◆ **The problem**: For the entries below, print exactly the lines between the line holding "frame to finish." and the line holding "shifter <= 20'h00000;", inclusive, and nothing else.

[Stored items]
....
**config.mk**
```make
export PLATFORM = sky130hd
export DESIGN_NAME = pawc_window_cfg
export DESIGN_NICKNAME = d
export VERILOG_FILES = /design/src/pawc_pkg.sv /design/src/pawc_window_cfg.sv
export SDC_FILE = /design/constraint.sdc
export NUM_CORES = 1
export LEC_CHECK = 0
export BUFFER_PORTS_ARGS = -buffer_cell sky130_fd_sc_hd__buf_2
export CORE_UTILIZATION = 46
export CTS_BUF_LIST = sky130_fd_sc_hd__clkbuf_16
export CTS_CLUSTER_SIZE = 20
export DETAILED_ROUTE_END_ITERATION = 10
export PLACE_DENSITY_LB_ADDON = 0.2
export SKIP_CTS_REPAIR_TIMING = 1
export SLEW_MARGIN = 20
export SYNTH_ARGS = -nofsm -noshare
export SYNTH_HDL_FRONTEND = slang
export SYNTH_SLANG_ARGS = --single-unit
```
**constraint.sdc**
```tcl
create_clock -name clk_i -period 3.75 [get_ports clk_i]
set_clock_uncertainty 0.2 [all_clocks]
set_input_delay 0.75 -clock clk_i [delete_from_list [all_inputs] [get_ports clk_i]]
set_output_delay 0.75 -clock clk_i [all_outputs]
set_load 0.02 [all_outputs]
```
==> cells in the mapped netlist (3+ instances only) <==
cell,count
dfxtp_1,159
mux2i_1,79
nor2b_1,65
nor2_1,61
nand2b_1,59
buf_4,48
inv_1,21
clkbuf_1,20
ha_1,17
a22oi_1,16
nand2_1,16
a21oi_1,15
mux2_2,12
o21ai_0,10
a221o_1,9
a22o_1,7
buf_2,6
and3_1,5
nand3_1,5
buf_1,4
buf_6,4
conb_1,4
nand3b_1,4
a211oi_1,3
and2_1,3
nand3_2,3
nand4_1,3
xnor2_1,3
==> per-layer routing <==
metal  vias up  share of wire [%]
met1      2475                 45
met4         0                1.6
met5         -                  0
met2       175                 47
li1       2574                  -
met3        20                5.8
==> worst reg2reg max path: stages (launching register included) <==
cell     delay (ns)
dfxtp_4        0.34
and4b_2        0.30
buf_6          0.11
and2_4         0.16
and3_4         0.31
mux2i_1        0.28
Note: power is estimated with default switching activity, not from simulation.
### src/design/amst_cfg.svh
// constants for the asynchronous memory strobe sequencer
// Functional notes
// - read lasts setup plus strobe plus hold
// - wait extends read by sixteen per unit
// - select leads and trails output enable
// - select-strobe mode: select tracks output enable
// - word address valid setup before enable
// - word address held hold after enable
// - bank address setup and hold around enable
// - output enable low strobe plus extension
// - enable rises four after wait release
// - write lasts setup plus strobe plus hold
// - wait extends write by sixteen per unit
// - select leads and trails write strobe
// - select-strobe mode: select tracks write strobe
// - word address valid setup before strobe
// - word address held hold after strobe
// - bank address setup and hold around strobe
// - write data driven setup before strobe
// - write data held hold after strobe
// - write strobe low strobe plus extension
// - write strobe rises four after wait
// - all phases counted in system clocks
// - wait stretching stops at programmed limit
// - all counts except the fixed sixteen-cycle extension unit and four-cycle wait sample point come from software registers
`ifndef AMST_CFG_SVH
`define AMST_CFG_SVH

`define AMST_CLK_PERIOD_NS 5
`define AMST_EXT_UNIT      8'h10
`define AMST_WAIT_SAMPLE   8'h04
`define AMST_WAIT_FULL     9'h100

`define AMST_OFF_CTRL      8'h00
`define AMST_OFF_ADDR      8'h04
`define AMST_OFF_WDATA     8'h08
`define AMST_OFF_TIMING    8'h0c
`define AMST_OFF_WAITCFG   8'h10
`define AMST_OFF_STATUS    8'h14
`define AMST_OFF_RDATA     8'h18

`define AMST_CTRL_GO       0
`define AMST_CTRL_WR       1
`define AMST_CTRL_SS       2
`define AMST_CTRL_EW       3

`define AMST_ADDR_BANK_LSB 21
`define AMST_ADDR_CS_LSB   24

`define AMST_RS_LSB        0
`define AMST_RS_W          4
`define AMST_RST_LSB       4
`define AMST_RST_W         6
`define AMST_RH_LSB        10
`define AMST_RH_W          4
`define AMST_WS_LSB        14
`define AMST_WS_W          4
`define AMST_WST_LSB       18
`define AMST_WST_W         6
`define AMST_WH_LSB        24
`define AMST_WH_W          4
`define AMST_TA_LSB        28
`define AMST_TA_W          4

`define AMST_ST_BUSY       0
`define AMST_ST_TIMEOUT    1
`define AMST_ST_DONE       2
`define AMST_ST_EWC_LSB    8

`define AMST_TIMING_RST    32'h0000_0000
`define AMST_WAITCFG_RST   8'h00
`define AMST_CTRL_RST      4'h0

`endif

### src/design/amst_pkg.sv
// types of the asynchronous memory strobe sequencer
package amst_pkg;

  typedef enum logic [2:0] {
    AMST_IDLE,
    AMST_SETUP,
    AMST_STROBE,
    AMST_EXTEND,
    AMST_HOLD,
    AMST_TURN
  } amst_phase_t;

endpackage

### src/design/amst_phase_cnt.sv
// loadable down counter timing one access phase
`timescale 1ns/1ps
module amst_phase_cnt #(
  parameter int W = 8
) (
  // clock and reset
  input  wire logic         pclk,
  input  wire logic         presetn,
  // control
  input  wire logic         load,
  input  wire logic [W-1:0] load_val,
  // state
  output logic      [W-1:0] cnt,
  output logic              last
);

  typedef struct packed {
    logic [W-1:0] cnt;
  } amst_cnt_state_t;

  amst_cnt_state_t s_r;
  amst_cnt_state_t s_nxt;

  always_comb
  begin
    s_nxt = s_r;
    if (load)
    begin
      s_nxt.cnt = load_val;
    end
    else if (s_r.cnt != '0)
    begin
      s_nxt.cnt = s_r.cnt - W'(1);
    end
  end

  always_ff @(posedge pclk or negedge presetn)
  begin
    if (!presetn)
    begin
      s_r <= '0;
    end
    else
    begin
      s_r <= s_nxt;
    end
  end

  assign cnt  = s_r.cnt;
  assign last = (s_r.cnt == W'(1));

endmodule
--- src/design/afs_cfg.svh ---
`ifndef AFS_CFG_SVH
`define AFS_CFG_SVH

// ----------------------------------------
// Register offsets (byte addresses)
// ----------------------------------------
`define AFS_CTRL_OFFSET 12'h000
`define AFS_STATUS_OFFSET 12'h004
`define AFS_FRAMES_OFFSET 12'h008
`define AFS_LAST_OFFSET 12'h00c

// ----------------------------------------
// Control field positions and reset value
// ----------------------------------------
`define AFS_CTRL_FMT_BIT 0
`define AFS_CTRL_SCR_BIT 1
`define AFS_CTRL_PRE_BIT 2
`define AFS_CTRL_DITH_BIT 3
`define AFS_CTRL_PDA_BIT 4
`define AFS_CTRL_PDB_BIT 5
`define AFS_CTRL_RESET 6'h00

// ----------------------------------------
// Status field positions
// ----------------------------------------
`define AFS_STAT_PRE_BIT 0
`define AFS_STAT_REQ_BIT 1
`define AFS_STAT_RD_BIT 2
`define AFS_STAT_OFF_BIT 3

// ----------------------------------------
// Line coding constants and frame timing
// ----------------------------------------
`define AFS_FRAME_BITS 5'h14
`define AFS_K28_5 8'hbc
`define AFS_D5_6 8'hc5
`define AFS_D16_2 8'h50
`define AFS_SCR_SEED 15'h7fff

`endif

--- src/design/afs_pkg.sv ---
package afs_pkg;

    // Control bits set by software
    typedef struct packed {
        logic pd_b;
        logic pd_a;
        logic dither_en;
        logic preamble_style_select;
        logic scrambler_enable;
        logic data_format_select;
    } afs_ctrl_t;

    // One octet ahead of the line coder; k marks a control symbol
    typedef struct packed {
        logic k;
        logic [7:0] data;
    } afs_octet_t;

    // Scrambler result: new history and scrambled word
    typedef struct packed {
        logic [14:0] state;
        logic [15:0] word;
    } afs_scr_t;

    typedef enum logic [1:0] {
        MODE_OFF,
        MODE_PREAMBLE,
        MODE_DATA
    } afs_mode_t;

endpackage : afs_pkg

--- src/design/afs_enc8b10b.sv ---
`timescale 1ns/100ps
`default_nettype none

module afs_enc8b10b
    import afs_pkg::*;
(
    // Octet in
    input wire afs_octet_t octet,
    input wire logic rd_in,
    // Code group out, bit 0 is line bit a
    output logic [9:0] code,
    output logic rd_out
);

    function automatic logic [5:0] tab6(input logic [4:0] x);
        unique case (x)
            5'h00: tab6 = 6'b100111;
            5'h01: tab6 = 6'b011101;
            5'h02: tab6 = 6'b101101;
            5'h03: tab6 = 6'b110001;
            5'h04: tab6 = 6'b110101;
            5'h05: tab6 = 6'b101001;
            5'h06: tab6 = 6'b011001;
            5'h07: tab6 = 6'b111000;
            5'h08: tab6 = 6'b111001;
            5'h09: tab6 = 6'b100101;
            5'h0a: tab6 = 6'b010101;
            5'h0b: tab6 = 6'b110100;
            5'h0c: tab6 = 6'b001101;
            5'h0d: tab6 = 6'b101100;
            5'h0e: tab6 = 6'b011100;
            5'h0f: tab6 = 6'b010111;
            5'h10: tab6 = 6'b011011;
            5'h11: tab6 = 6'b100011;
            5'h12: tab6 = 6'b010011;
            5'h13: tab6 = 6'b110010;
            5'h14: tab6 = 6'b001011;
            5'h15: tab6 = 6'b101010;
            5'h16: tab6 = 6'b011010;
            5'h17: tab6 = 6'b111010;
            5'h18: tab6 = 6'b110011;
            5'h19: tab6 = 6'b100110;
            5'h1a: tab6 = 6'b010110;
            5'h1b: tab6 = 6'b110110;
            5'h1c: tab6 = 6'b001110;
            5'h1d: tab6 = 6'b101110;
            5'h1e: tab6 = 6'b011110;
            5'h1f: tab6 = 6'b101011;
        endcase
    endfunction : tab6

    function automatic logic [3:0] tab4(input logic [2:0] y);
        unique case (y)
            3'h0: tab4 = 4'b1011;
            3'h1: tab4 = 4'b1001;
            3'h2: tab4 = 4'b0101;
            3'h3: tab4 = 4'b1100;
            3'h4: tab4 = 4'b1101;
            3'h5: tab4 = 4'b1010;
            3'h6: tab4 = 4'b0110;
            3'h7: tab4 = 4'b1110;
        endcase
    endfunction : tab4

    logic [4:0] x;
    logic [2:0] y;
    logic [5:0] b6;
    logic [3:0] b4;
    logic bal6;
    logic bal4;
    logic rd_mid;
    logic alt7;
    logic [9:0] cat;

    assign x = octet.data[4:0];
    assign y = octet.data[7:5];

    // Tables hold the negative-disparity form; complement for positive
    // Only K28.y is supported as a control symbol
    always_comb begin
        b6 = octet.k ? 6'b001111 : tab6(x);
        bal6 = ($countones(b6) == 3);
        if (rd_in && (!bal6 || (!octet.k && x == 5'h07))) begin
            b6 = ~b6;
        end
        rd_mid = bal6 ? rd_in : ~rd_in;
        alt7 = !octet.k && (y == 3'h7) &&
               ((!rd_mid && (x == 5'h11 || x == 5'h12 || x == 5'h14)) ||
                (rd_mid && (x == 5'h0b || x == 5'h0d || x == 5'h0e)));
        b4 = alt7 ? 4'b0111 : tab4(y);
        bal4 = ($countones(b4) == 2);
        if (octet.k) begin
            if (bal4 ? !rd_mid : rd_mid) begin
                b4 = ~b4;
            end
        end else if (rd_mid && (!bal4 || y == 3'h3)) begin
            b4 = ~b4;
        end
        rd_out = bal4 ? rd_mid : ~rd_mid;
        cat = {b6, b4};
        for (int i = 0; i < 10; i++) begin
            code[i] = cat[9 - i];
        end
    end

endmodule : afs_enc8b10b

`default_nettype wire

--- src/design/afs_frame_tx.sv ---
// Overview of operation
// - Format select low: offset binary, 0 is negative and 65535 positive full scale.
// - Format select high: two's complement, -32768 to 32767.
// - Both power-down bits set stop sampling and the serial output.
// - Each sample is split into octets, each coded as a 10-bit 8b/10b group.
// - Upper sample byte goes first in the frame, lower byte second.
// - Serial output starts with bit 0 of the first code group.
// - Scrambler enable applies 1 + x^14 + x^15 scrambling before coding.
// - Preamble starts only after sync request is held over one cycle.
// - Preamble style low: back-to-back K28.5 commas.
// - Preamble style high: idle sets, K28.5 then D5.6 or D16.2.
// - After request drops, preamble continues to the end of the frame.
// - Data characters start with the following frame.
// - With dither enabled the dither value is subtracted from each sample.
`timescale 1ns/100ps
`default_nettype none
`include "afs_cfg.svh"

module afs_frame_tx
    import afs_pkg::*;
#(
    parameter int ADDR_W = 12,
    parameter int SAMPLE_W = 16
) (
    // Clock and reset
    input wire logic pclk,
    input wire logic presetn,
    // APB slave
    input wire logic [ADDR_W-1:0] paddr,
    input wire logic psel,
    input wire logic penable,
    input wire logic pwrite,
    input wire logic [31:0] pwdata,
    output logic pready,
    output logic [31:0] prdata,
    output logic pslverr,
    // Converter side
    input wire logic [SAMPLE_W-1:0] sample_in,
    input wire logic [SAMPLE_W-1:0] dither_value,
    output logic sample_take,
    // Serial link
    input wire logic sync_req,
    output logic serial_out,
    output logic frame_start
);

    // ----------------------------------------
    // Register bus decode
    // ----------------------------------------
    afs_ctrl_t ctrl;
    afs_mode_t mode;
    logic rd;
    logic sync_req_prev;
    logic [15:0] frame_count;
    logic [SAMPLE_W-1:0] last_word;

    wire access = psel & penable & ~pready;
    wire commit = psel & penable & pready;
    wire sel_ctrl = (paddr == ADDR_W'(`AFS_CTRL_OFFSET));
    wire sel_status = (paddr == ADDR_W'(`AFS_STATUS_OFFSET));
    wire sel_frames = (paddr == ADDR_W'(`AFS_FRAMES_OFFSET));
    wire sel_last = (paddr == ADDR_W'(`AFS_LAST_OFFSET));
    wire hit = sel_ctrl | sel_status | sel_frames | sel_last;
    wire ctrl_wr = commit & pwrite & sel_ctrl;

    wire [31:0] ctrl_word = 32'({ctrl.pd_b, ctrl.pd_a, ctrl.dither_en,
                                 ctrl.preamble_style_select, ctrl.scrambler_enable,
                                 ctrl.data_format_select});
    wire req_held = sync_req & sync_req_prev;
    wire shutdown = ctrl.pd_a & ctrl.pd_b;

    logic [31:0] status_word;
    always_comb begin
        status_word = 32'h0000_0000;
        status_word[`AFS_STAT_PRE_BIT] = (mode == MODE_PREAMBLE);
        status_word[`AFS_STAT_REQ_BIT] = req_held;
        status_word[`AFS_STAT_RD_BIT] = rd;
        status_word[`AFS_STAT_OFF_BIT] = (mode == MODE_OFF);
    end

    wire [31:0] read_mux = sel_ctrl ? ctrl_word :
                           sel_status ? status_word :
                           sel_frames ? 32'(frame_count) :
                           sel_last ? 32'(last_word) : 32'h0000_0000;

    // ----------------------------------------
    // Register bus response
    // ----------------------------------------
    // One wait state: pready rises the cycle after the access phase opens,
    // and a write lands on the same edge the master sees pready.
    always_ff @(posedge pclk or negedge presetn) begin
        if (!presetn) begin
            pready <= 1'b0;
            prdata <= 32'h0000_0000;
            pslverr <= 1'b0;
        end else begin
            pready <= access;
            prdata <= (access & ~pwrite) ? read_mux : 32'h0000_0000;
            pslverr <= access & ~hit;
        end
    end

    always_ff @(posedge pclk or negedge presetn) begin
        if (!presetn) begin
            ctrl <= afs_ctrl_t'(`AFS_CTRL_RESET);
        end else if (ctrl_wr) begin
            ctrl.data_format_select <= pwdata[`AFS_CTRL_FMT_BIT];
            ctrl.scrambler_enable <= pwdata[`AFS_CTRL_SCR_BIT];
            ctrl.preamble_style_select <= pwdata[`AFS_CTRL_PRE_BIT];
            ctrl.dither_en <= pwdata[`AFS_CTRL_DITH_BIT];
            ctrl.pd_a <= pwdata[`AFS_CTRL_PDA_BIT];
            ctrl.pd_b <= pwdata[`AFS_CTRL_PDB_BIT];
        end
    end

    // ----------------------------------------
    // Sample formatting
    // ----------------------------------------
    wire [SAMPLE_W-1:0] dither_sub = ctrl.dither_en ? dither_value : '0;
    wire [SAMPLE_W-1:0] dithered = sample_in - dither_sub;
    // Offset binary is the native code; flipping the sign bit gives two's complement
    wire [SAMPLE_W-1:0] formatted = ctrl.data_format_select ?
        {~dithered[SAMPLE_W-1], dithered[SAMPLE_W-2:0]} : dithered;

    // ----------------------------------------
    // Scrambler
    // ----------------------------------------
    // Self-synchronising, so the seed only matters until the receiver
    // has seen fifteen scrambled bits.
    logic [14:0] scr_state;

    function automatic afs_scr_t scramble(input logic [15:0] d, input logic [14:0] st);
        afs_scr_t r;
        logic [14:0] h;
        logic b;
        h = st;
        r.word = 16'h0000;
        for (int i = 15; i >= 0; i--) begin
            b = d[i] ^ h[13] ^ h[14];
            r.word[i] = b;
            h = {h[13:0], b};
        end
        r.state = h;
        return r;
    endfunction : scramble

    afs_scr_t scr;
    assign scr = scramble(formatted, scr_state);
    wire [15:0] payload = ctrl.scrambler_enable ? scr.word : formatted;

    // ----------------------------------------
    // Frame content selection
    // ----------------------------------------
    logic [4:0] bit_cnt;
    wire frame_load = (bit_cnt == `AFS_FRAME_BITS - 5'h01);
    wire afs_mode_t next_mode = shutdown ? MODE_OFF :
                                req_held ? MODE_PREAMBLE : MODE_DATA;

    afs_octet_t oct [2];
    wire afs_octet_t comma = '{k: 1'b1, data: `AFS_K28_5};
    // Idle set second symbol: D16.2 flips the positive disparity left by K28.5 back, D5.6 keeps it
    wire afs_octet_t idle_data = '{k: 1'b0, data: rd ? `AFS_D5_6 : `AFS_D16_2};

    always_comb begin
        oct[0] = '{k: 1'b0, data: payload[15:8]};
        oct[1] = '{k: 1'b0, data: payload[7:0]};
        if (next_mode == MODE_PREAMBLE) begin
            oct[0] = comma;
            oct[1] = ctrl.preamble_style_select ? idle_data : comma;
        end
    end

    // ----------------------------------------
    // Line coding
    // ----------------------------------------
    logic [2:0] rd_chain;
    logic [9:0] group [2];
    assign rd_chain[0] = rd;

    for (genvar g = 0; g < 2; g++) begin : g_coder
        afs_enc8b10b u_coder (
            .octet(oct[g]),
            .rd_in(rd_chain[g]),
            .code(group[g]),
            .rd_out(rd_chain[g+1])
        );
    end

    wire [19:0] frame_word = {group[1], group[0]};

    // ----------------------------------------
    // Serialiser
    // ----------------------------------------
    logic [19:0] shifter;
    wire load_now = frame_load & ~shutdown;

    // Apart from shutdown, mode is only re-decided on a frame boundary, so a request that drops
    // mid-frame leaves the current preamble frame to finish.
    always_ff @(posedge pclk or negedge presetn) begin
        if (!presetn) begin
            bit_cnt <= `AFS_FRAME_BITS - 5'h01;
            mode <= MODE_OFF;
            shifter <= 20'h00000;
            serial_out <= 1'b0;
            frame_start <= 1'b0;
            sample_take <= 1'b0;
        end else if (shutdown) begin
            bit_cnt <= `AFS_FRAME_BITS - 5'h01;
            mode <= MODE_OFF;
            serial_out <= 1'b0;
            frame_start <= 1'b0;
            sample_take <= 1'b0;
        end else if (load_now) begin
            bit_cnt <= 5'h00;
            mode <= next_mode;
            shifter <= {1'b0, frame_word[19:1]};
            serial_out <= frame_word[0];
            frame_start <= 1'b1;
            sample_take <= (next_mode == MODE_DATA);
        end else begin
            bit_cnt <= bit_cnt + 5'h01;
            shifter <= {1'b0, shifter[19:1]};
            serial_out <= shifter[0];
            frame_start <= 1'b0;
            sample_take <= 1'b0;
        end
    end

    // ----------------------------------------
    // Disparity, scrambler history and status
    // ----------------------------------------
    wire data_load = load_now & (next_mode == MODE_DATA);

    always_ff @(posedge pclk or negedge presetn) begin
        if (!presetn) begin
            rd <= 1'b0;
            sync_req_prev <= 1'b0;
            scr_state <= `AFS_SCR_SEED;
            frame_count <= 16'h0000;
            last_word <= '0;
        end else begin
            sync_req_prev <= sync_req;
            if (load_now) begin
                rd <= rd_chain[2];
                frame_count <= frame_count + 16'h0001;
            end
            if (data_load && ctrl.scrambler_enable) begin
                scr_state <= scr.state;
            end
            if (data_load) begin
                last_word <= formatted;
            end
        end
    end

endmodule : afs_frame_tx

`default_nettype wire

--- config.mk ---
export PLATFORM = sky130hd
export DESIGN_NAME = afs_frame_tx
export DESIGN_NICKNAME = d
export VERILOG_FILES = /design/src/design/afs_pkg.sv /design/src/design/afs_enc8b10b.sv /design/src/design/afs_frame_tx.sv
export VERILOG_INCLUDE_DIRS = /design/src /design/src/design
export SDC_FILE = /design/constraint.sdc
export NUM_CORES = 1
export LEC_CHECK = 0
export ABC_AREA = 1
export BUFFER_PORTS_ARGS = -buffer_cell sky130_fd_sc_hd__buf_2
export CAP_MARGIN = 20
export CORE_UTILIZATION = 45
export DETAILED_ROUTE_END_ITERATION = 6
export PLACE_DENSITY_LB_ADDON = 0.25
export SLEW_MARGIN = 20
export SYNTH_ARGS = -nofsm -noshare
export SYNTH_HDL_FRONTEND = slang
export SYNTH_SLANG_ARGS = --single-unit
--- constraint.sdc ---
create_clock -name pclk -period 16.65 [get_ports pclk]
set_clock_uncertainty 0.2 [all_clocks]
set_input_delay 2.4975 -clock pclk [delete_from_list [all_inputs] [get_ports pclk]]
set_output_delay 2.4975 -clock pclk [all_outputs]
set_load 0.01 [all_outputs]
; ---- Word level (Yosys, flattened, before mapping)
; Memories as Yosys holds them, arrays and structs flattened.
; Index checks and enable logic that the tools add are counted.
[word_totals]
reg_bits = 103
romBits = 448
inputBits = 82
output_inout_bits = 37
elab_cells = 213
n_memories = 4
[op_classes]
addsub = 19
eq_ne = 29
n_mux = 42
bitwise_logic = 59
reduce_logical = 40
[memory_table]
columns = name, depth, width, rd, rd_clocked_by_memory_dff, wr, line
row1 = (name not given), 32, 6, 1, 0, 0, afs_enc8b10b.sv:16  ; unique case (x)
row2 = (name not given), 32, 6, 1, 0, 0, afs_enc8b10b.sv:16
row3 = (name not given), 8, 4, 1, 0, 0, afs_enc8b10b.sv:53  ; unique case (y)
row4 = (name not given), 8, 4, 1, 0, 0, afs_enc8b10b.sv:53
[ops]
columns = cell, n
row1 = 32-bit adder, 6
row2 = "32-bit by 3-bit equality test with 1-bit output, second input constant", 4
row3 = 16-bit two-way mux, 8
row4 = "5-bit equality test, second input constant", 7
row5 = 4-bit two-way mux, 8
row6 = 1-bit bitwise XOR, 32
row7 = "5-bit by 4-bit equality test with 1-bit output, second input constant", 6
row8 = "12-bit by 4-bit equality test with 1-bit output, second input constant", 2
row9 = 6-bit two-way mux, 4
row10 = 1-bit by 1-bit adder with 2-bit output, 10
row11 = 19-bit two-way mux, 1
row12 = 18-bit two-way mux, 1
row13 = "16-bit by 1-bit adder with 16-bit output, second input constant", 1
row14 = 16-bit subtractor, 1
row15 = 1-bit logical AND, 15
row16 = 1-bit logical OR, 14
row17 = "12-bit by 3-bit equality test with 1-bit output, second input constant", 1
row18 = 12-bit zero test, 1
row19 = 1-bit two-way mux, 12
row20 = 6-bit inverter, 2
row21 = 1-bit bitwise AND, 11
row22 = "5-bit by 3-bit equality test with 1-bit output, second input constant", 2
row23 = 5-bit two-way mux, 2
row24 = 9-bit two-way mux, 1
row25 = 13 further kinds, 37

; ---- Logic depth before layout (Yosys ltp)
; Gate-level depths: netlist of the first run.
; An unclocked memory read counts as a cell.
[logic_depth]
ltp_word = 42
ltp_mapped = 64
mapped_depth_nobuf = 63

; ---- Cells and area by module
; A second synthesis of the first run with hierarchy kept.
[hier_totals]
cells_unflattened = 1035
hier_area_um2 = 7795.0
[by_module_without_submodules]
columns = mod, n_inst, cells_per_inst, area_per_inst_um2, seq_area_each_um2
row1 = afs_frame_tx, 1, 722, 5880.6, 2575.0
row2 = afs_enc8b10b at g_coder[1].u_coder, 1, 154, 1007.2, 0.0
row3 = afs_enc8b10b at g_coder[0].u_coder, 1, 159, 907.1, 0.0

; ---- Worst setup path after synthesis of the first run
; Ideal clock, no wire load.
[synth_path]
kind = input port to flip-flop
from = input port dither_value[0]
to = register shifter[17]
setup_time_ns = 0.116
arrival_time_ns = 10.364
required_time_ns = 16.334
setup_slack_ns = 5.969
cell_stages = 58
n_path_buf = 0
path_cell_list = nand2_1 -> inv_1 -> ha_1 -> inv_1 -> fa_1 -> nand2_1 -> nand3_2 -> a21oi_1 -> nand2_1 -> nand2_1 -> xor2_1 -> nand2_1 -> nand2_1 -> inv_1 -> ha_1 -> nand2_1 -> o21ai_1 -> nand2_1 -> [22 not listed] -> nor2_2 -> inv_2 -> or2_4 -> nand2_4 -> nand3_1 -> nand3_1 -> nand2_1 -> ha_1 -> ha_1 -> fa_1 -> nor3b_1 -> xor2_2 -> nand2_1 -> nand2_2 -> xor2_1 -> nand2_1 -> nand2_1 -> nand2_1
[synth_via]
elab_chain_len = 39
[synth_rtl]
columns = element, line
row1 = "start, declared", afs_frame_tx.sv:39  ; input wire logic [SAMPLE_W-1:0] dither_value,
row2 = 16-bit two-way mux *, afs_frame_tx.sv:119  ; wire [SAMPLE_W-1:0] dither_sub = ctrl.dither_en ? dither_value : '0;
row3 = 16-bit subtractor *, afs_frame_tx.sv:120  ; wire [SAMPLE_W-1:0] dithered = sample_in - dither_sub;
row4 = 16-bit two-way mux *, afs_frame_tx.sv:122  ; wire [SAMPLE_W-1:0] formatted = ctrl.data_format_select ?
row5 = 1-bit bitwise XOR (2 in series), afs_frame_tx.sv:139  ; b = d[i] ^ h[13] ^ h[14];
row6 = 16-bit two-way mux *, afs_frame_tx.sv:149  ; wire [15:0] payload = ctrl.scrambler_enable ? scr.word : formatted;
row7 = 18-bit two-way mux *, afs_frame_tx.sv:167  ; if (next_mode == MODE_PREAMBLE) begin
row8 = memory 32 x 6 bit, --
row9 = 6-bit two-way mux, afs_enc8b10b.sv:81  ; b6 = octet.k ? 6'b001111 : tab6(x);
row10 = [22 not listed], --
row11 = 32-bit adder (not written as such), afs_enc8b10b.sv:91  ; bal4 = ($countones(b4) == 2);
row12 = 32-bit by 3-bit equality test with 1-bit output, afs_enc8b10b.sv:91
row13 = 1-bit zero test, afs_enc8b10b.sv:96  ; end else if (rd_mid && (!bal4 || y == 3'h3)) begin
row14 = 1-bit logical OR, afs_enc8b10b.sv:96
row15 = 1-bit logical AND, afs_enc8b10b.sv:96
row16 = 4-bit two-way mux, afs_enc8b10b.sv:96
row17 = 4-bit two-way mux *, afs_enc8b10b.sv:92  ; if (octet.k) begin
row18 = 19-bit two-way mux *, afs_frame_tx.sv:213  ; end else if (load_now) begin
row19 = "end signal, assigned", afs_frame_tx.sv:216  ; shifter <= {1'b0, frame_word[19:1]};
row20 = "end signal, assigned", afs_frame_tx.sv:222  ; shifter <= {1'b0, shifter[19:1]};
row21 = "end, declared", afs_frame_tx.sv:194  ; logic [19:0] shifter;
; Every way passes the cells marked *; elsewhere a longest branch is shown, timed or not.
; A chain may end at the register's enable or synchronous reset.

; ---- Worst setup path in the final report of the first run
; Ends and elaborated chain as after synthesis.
....
◆ **Your solution**:
    // mid-frame leaves the current preamble frame to finish.
    always_ff @(posedge pclk or negedge presetn) begin
        if (!presetn) begin
            bit_cnt <= `AFS_FRAME_BITS - 5'h01;
            mode <= MODE_OFF;
            shifter <= 20'h00000;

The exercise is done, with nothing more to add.